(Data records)
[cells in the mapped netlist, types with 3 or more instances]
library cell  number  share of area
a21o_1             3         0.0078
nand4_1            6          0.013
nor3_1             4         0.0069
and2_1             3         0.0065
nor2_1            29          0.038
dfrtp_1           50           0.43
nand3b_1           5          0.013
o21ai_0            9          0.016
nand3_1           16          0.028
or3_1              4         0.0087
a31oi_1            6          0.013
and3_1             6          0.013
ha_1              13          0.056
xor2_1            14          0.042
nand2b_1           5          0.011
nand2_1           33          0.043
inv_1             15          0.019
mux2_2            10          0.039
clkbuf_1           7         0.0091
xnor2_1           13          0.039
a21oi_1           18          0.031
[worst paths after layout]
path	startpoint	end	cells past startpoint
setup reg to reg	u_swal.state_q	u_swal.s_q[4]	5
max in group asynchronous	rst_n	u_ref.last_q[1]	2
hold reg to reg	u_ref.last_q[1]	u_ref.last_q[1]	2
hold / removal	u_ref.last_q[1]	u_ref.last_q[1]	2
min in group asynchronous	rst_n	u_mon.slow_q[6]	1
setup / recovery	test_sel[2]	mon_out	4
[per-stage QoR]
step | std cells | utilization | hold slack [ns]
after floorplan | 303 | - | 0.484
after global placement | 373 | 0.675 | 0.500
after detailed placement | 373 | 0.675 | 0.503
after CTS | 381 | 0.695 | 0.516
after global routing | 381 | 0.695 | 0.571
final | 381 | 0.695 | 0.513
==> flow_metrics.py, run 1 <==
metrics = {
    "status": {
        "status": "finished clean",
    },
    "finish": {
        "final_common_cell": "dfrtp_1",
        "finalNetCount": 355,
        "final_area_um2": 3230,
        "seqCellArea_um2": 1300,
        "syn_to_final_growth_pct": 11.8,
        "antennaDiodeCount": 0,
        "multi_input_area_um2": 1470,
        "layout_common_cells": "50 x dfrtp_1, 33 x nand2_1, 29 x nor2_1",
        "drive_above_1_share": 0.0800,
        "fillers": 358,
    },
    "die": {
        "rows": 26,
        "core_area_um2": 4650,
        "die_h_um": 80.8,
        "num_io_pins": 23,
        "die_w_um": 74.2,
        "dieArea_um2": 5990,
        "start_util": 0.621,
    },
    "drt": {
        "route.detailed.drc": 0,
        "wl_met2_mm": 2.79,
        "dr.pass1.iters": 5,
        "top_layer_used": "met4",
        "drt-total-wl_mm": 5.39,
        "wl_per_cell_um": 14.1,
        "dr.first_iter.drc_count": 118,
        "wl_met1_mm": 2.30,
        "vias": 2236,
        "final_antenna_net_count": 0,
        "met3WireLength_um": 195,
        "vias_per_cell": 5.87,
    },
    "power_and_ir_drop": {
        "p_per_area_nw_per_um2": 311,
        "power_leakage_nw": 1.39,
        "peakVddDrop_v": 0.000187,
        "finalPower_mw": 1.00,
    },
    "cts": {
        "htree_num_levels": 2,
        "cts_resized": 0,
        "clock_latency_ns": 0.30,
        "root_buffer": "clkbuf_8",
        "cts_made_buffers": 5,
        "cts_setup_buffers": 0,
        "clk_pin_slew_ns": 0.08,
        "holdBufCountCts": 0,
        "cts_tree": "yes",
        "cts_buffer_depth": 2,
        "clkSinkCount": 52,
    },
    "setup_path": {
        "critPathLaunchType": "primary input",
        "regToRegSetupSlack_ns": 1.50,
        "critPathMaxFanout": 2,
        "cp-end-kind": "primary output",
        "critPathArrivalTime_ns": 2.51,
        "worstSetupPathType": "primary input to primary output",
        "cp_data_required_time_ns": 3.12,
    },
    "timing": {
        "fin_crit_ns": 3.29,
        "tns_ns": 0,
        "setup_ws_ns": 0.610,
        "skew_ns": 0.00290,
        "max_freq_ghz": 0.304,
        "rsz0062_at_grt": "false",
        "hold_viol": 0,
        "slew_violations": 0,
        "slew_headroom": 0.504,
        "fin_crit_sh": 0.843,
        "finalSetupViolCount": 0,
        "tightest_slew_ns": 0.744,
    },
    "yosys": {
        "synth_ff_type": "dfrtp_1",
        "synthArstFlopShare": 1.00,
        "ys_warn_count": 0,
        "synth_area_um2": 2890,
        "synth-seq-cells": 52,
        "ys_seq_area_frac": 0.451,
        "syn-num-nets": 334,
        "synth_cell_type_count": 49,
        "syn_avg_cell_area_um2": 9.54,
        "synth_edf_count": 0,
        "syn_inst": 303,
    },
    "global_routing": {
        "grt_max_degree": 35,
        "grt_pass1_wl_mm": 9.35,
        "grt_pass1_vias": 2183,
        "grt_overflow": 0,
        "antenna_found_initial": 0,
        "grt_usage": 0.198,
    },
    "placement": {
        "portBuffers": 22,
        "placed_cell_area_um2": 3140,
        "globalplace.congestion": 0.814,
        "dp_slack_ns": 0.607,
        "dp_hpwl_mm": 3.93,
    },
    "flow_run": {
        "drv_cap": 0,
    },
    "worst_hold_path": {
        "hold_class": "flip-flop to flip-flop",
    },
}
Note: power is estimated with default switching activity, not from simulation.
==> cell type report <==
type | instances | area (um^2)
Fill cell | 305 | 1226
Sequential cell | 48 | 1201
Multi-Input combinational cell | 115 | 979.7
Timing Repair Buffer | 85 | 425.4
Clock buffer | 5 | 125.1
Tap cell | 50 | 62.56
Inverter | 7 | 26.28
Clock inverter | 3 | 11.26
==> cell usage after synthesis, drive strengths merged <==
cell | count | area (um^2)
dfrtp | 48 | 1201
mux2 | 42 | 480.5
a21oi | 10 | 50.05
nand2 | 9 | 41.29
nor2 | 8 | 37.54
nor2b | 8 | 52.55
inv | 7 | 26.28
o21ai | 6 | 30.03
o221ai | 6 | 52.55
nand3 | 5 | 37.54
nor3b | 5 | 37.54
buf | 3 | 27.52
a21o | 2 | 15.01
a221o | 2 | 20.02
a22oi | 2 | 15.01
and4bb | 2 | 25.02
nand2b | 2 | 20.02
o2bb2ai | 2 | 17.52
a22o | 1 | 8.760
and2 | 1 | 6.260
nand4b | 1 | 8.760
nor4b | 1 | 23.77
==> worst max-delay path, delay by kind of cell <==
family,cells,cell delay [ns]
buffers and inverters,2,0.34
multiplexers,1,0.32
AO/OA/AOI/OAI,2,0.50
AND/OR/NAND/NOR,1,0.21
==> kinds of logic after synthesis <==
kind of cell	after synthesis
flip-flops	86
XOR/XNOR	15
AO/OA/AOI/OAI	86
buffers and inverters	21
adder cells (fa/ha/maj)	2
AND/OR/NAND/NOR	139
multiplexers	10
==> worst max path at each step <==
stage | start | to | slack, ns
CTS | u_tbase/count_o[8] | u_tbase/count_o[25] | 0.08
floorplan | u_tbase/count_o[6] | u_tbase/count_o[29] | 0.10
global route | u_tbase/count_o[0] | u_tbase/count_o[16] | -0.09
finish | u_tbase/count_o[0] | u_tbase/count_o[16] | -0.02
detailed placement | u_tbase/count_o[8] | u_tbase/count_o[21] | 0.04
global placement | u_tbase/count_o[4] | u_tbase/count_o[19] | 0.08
File: config.mk
export PLATFORM = sky130hd
export DESIGN_NAME = slave_pkt_fifo
export DESIGN_NICKNAME = d
export VERILOG_FILES = /design/src/rtl/slvf_pkg.sv /design/src/rtl/slvf_buf_ctrl.sv /design/src/rtl/slvf_desc_q.sv /design/src/rtl/slave_pkt_fifo.sv
export SDC_FILE = /design/constraint.sdc
export NUM_CORES = 1
export LEC_CHECK = 0
export ABC_AREA = 1
export BUFFER_PORTS_ARGS = -buffer_cell sky130_fd_sc_hd__buf_2
export CORE_UTILIZATION = 62
export DETAILED_ROUTE_END_ITERATION = 8
export GPL_TIMING_DRIVEN = 1
export HOLD_SLACK_MARGIN = 0.15
export PLACE_DENSITY_LB_ADDON = 0.05
export SLEW_MARGIN = 30
export SYNTH_ARGS = -nofsm -noshare
export SYNTH_HDL_FRONTEND = slang
export SYNTH_SLANG_ARGS = --single-unit
File: constraint.sdc
create_clock -name clk -period 4.2 [get_ports clk]
set_input_delay 0.84 -clock clk [delete_from_list [all_inputs] [get_ports clk]]
set_output_delay 0.84 -clock clk [all_outputs]
set_load 0.01 [all_outputs]
File: src/rtl/slvf_pkg.sv
// Shared defaults and width helpers for the slave write FIFO.
// Assumes: callers derive every width from these helpers.
package slvf_pkg;
    localparam int DEF_NB    = 4;
    localparam int DEF_DEPTH = 16;
    localparam int DEF_DW    = 8;
    localparam int DEF_QD    = 4;

    // Bits needed to hold a count from 0 to n inclusive.
    function automatic int cnt_w(input int n);
        return $clog2(n + 1);
    endfunction
endpackage

File: src/rtl/slvf_buf_ctrl.sv
// Per-buffer controller: write acceptance, write position, pending count,
// occupancy, commit decision and registered flags.
// Assumes: sel_wr/sel_end are already qualified by chip select and address;
// pop is only raised for a descriptor belonging to this buffer.
module slvf_buf_ctrl #(
    parameter int DEPTH = 16,
    parameter int AW    = 4,
    parameter int LW    = 5
) (
    input  logic          clk,
    input  logic          rst_n,
    input  logic          sel_wr,
    input  logic          sel_end,
    input  logic          auto_en,
    input  logic [LW-1:0] auto_len,
    input  logic [LW-1:0] prog_lvl,
    input  logic          cq_full,
    input  logic          pop,
    input  logic [LW-1:0] pop_len,
    output logic          wr_acc,
    output logic          push,
    output logic [LW-1:0] push_len,
    output logic [AW-1:0] push_base,
    output logic [AW-1:0] wptr,
    output logic          full,
    output logic          empty,
    output logic          prog,
    output logic          ovf
);
    logic [LW-1:0] occ_q, pend_q, occ_nxt;
    logic [AW-1:0] base_q, wptr_nxt;
    logic [LW:0]   pend_inc;
    logic          would_auto, auto_c, man_c, drop;

    // Decide acceptance, commit and next occupancy for this edge.
    always_comb begin
        pend_inc   = {1'b0, pend_q} + (LW+1)'(1);
        would_auto = auto_en && (pend_inc == {1'b0, auto_len});
        wr_acc     = sel_wr && !full && !(would_auto && cq_full);
        auto_c     = wr_acc && would_auto;
        man_c      = sel_end && !auto_c && !cq_full;
        push       = auto_c || man_c;
        push_len   = pend_q + LW'(wr_acc);
        push_base  = base_q;
        drop       = (sel_wr && !wr_acc) || (sel_end && !auto_c && cq_full);
        occ_nxt    = occ_q + LW'(wr_acc) - (pop ? pop_len : '0);
        wptr_nxt   = wptr + AW'(wr_acc);
    end

    // Register counters, packet base and flags.
    always_ff @(posedge clk) begin
        if (!rst_n) begin
            occ_q  <= '0;
            pend_q <= '0;
            base_q <= '0;
            wptr   <= '0;
            full   <= 1'b0;
            empty  <= 1'b1;
            prog   <= 1'b0;
            ovf    <= 1'b0;
        end else begin
            occ_q  <= occ_nxt;
            pend_q <= push ? '0 : pend_q + LW'(wr_acc);
            wptr   <= wptr_nxt;
            if (push) base_q <= wptr_nxt;
            full   <= (occ_nxt == LW'(DEPTH));
            empty  <= (occ_nxt == '0);
            prog   <= (occ_nxt >= prog_lvl);
            if (drop) ovf <= 1'b1;
        end
    end
endmodule

File: src/rtl/slvf_desc_q.sv
// Small first-in first-out queue of committed-packet descriptors.
// Assumes: push is never raised while full; QD is a power of two >= 2.
module slvf_desc_q #(
    parameter int W  = 11,
    parameter int QD = 4
) (
    input  logic         clk,
    input  logic         rst_n,
    input  logic         push,
    input  logic [W-1:0] din,
    input  logic         pop,
    output logic         full,
    output logic         valid,
    output logic [W-1:0] dout
);
    localparam int PW = $clog2(QD);

    logic [W-1:0]  slot [QD];
    logic [PW-1:0] rd_q, wr_q;
    logic [PW:0]   cnt_q;
    logic          do_push, do_pop;

    // Occupancy view and effective transfers.
    always_comb begin
        full    = (cnt_q == (PW+1)'(QD));
        valid   = (cnt_q != '0);
        do_push = push && !full;
        do_pop  = pop && valid;
        dout    = slot[rd_q];
    end

    // Store descriptor payloads.
    always_ff @(posedge clk) begin
        if (do_push) slot[wr_q] <= din;
    end

    // Advance queue pointers and count.
    always_ff @(posedge clk) begin
        if (!rst_n) begin
            rd_q  <= '0;
            wr_q  <= '0;
            cnt_q <= '0;
        end else begin
            if (do_push) wr_q <= wr_q + PW'(1);
            if (do_pop)  rd_q <= rd_q + PW'(1);
            cnt_q <= cnt_q + (PW+1)'(do_push) - (PW+1)'(do_pop);
        end
    end
endmodule

File: src/rtl/slave_pkt_fifo.sv
// Top of the slave write FIFO: decodes the bus strobes, instantiates one
// controller and storage array per buffer, and funnels commits into the
// descriptor queue.
// Assumes: NB is a power of two >= 2; DEPTH is a power of two; at most one
// buffer is addressed per edge, so at most one commit happens per edge.
module slave_pkt_fifo
    import slvf_pkg::*;
#(
    parameter int NB    = DEF_NB,
    parameter int DEPTH = DEF_DEPTH,
    parameter int DW    = DEF_DW,
    parameter int QD    = DEF_QD,
    localparam int AB   = $clog2(NB),
    localparam int AW   = $clog2(DEPTH),
    localparam int LW   = cnt_w(DEPTH)
) (
    input  logic          clk,
    input  logic          rst_n,
    input  logic          cs_n,
    input  logic          wr_n,
    input  logic          pktend_n,
    input  logic [AB-1:0] addr,
    input  logic [DW-1:0] wdata,
    input  logic          auto_en,
    input  logic [LW-1:0] auto_len,
    input  logic [LW-1:0] prog_lvl,
    output logic [NB-1:0] flag_empty,
    output logic [NB-1:0] flag_full,
    output logic [NB-1:0] flag_prog,
    output logic [NB-1:0] ovf,
    output logic          cmt_valid,
    input  logic          cmt_ready,
    output logic [LW-1:0] cmt_len,
    output logic [AB-1:0] cmt_buf,
    output logic [AW-1:0] cmt_base,
    input  logic [AB-1:0] rd_buf,
    input  logic [AW-1:0] rd_idx,
    output logic [DW-1:0] rd_data
);
    localparam int QW = AB + AW + LW;

    logic          wr_req, end_req, cq_full, q_push;
    logic [NB-1:0] wr_acc, push_v, pop_v;
    logic [LW-1:0] plen  [NB];
    logic [AW-1:0] pbase [NB];
    logic [AW-1:0] wptr  [NB];
    logic [DW-1:0] rd_b  [NB];
    logic [LW-1:0] q_len;
    logic [AB-1:0] q_buf;
    logic [AW-1:0] q_base;
    logic [QW-1:0] q_dout;

    // Qualify the bus strobes with chip select.
    always_comb begin
        wr_req  = !cs_n && !wr_n;
        end_req = !cs_n && !pktend_n;
    end

    for (genvar b = 0; b < NB; b++) begin : g_buf
        logic [DW-1:0] mem [DEPTH];

        assign pop_v[b] = cmt_valid && cmt_ready && (cmt_buf == AB'(b));

        slvf_buf_ctrl #(.DEPTH(DEPTH), .AW(AW), .LW(LW)) u_ctrl (
            .clk      (clk),
            .rst_n    (rst_n),
            .sel_wr   (wr_req && (addr == AB'(b))),
            .sel_end  (end_req && (addr == AB'(b))),
            .auto_en  (auto_en),
            .auto_len (auto_len),
            .prog_lvl (prog_lvl),
            .cq_full  (cq_full),
            .pop      (pop_v[b]),
            .pop_len  (cmt_len),
            .wr_acc   (wr_acc[b]),
            .push     (push_v[b]),
            .push_len (plen[b]),
            .push_base(pbase[b]),
            .wptr     (wptr[b]),
            .full     (flag_full[b]),
            .empty    (flag_empty[b]),
            .prog     (flag_prog[b]),
            .ovf      (ovf[b])
        );

        // Store an accepted word at this buffer's write position.
        always_ff @(posedge clk) begin
            if (wr_acc[b]) mem[wptr[b]] <= wdata;
        end

        assign rd_b[b] = mem[rd_idx];
    end

    // Select the single committing buffer's descriptor.
    always_comb begin
        q_push = |push_v;
        q_len  = '0;
        q_buf  = '0;
        q_base = '0;
        for (int b = 0; b < NB; b++) begin
            if (push_v[b]) begin
                q_len  = plen[b];
                q_buf  = AB'(b);
                q_base = pbase[b];
            end
        end
    end

    slvf_desc_q #(.W(QW), .QD(QD)) u_descq (
        .clk  (clk),
        .rst_n(rst_n),
        .push (q_push),
        .din  ({q_buf, q_base, q_len}),
        .pop  (cmt_ready),
        .full (cq_full),
        .valid(cmt_valid),
        .dout (q_dout)
    );

    // Unpack the head descriptor and drive the read port.
    always_comb begin
        {cmt_buf, cmt_base, cmt_len} = q_dout;
        rd_data = rd_b[rd_buf];
    end
endmodule

==> impl_summary.md <==
Logic synthesis
The mapped cell area is 28300 sq um. In this run, synthesis produced a sequential element count of 653. During synthesis, Yosys emitted a total of 0 warnings. The proportion of register bits with asynchronous set or reset after synthesis is 0.

The sequential fraction of the synthesis area is 0.659. By instance count, the leading cell after synthesis is sky130_fd_sc_hd__edfxtp_1. The share of Yosys cell area claimed by the top area cell type is 0.591. The biggest area contributor in the post-synthesis netlist is sky130_fd_sc_hd__edfxtp_1. The mean cell area of the mapped netlist is 11.2 sq um. By count the netlist is led by sky130_fd_sc_hd__edfxtp_1 (556), sky130_fd_sc_hd__nor2_1 (444), sky130_fd_sc_hd__o21ai_0 (297). In the synthesized netlist the dominant register cell turns out to be sky130_fd_sc_hd__edfxtp_1.

After synthesis, the netlist uses 46 different library cells. The count of flip-flops with a built-in enable after synthesis is 556. The synthesized net count is 2634. In the post-synthesis netlist, the biggest area contributors are sky130_fd_sc_hd__edfxtp_1 (59%), sky130_fd_sc_hd__dfxtp_1 (6.9%), sky130_fd_sc_hd__nor2_1 (5.9%).

Synthesis produced a netlist whose cell count is 2522.

Critical path
The required arrival time at the worst endpoint is 4.67 ns. On the worst path, the slowest cell contributes a delay of 0.47 ns. The classification of the worst setup path is flip-flop to flip-flop.

STA classifies the critical path startpoint as a flip-flop. The critical path goes through ha_1 > nand2_1 > nand3_1 > nor2_1 > nand3_1 > nor2_2 > nand2_1 > nand2_1 > ha_1 > inv_1 > ha_1 > fa_1 > a21oi_1 > nor2_1 > nor2_1 > xor2_1 > xnor2_2 > inv_2 > ha_1 > a21oi_1 > nor2_1. Counting cells, the worst reg-to-reg path comes to 21. STA classifies the critical path endpoint as a flip-flop. Of all nets on the critical path, the largest fanout is 5. The slowest cell on the critical path is sky130_fd_sc_hd__fa_1. At the worst endpoint, the arrival time is 4.32 ns.

Layout
With fillers left out, the area of the finished cells amounts to 31600 sq um. The sequential cells in the finished layout cover a total of 18600 sq um. The post-layout utilization of the core is 0.709. The net count of the finished layout is 2711. In the final layout, the share of cells above drive strength 1 is 0.119. Relative to the synthesized area, the layout overhead comes to 11.8%.

The count of inserted antenna diode cells is 0. The number of fillers in the final layout is 3145. The multi-input combinational cells in the finished layout cover a total of 8240 sq um.

Detailed routing
The detailed-route DRC error count is 0. The vias after detailed routing is 19200. The final layout contains routed wiring with a total length of 67800 microns. The post-detailed-route wirelength per cell is 20.9 microns. The per-cell via count in the routed design is 5.93. The remaining antenna violation count after routing is 0. In this run, the number of DRC markers left after iteration 0 of detailed routing was 1851.

The first detailed-routing pass ran for 6 iterations.

Flow run
The count of max-cap constraint violations is 0.

Hold path
Along the worst hold path, the cell count comes to 2. The tightest min-delay check is of the flip-flop to flip-flop type.

Clocking
The number of setup buffers added after CTS is 0. TritonCTS built the clock tree. Buffers inserted during clock tree synthesis total 67.

The total number of clock tree sinks is 653. The clock insertion delay at the later pin of the skew report is 0.60 ns. Clock-pin slew was measured on the worst setup and hold paths at 0.06 ns. The H-tree was split into 3 levels. Hold repair after CTS inserted 0 buffers.

The number of instances resized during post-cts repair is 0. The maximum root-to-sink buffer count is 3. The cell sitting at the root of the clock tree is a sky130_fd_sc_hd__clkbuf_16.

Power
The static leakage power is 0.0116 uW. The worst voltage drop across the vdd grid is 0.423 mV. For this design the ratio of total power to cell area is 512 nW/um^2. Power comes to 16200 uW.

Timing
Setup repair after global routing left no endpoint under its margin. Of the available clock period, the critical path in the final layout requires 0.918. The highest clock frequency the design can meet is 0.259 GHz.

The number of pins exceeding their max-slew limit in the final report is 0. The count of endpoints failing hold in the final timing report is 0. The transition at the pin with the smallest max-transition slack is 0.977 ns.

The total negative slack is 0 ns. Across all hold checks on the routed design, the worst slack comes to 0.476 ns. Setup violations remaining at the end of the flow were counted as 0. The relative slew slack is 0.349.

The final critical path time including I/O delays and setup is 3.85 ns. The final worst clock skew is 0.0235 ns.

Placed design
The congestion estimate from routability-driven global placement came to 0.857. The half-perimeter wire length of the detailed placement result is 42200 microns. After detailed placement, the total cell area comes to 29400 sq um. Port buffering added 68 buffers.

Global route
Entering global routing, the biggest net connects 83 pins. The number of antenna violations at the first check in global routing is 1. The via count of the first global-routing pass is 18600. For this run, the total global-route usage over all layers was measured as 0.296.

The global-route wire length before repair is 105000 microns. Summed over all layers, the global routing overflow is 0.

Floorplanning
The placeable core region is 44600 sq um. The initial utilization of the core area, before any placement, comes to 0.634. For this design the top-level I/O count stands at 69. The die covers 46400 sq um. In this run the vertical extent of the chip is 216 microns. The standard-cell row count is 77. In this run the horizontal extent of the chip is 216 microns.

Status
The run finished with clean final reports.
==> cell type report <==
class                           instances  share of cell area
Sequential cell                       653               0.590
Multi-Input combinational cell       1556               0.261
Clock buffer                           89              0.0593
Timing Repair Buffer                  153              0.0366
Tap cell                              592              0.0234
Inverter                              168              0.0201
Clock inverter                         29              0.0103
==> through the flow <==
step | setup slack (ns) | std cells
finish | 0.345 | 3240
detailed placement | 0.0141 | 3122
global placement | 0.0611 | 3122
CTS | 0.341 | 3240
global route | 0.0794 | 3240
floorplan | 0.429 | 2522
==> final timing paths <==
check	from	to	slack [ns]
min reg2reg	u_descq.rd_q[1]$_SDFFE_PN0P_	u_descq.rd_q[1]$_SDFFE_PN0P_	0.48
max reg2reg	g_buf[2].u_ctrl.pend_q[1]$_SDFF_PP0_	g_buf[2].u_ctrl.prog$_SDFF_PN0_	0.35
min	u_descq.rd_q[1]$_SDFFE_PN0P_	u_descq.rd_q[1]$_SDFFE_PN0P_	0.48
max	g_buf[2].u_ctrl.pend_q[1]$_SDFF_PP0_	g_buf[2].u_ctrl.prog$_SDFF_PN0_	0.35
==> layout by cell type, fill, tap and decap left out, drive strengths merged, types with 6 or more instances in the layout <==
cell type	n
a21oi	49
buf	153
bufinv	7
clkbuf	89
clkinv	20
dfxtp	97
edfxtp	556
ha	74
inv	166
nand2	262
nand3	85
nand4	20
nor2	460
nor3	17
o211ai	25
o21ai	341
o21bai	11
o22a	6
o22ai	138
xnor2	19
xor2	23
==> kinds of logic after synthesis <==
kind of cell    after synthesis  share of synthesized area
xor+xnor                     42                     0.0141
compound gates              585                      0.116
flops                       653                      0.659
fa+ha+maj                    79                     0.0363
buf+inv                     313                     0.0491
simple gates                850                      0.125
==> critical path, delay by kind of cell (launching register included) <==
family,cells,cell delay [ns]
xor gates and xnor gates,2,0.42
buffers and inverters,2,0.11
adders and majority gates,5,1.41
AOI/OAI and AO/OA,2,0.29
DFF,1,0.42
and+or+nand+nor,10,1.08
==> state kept, by name, indices dropped and copies added (netlist names), 16 cells and up, named ones only <==
signal	count
g_buf.mem	512
u_descq.slot	44
g_buf.u_ctrl.wptr	16
g_buf.u_ctrl.pend_q	20
g_buf.u_ctrl.occ_q	20
g_buf.u_ctrl.push_base	16
==> report_power, final <==
part           internal, uW  total [uW]  switching, uW
clock                  3570        5950           2390
sequential             7210        7280           74.6
combinational          1130        2960           1830
total                 11900       16200           4290
==> per-layer routing <==
layer	global-route usage	vias up	part of all wire
li1	-	9048	-
met1	0.393	9256	0.40
met2	0.493	799	0.49
met3	0.0465	117	0.077
met4	0.116	0	0.030
met5	0	-	0
Note: power is estimated with default switching activity, not from simulation.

• [What is required]
Please find the lines in the data that contain the word "multiplexers" and copy them.

• [Answer space]
multiplexers,1,0.32
multiplexers	10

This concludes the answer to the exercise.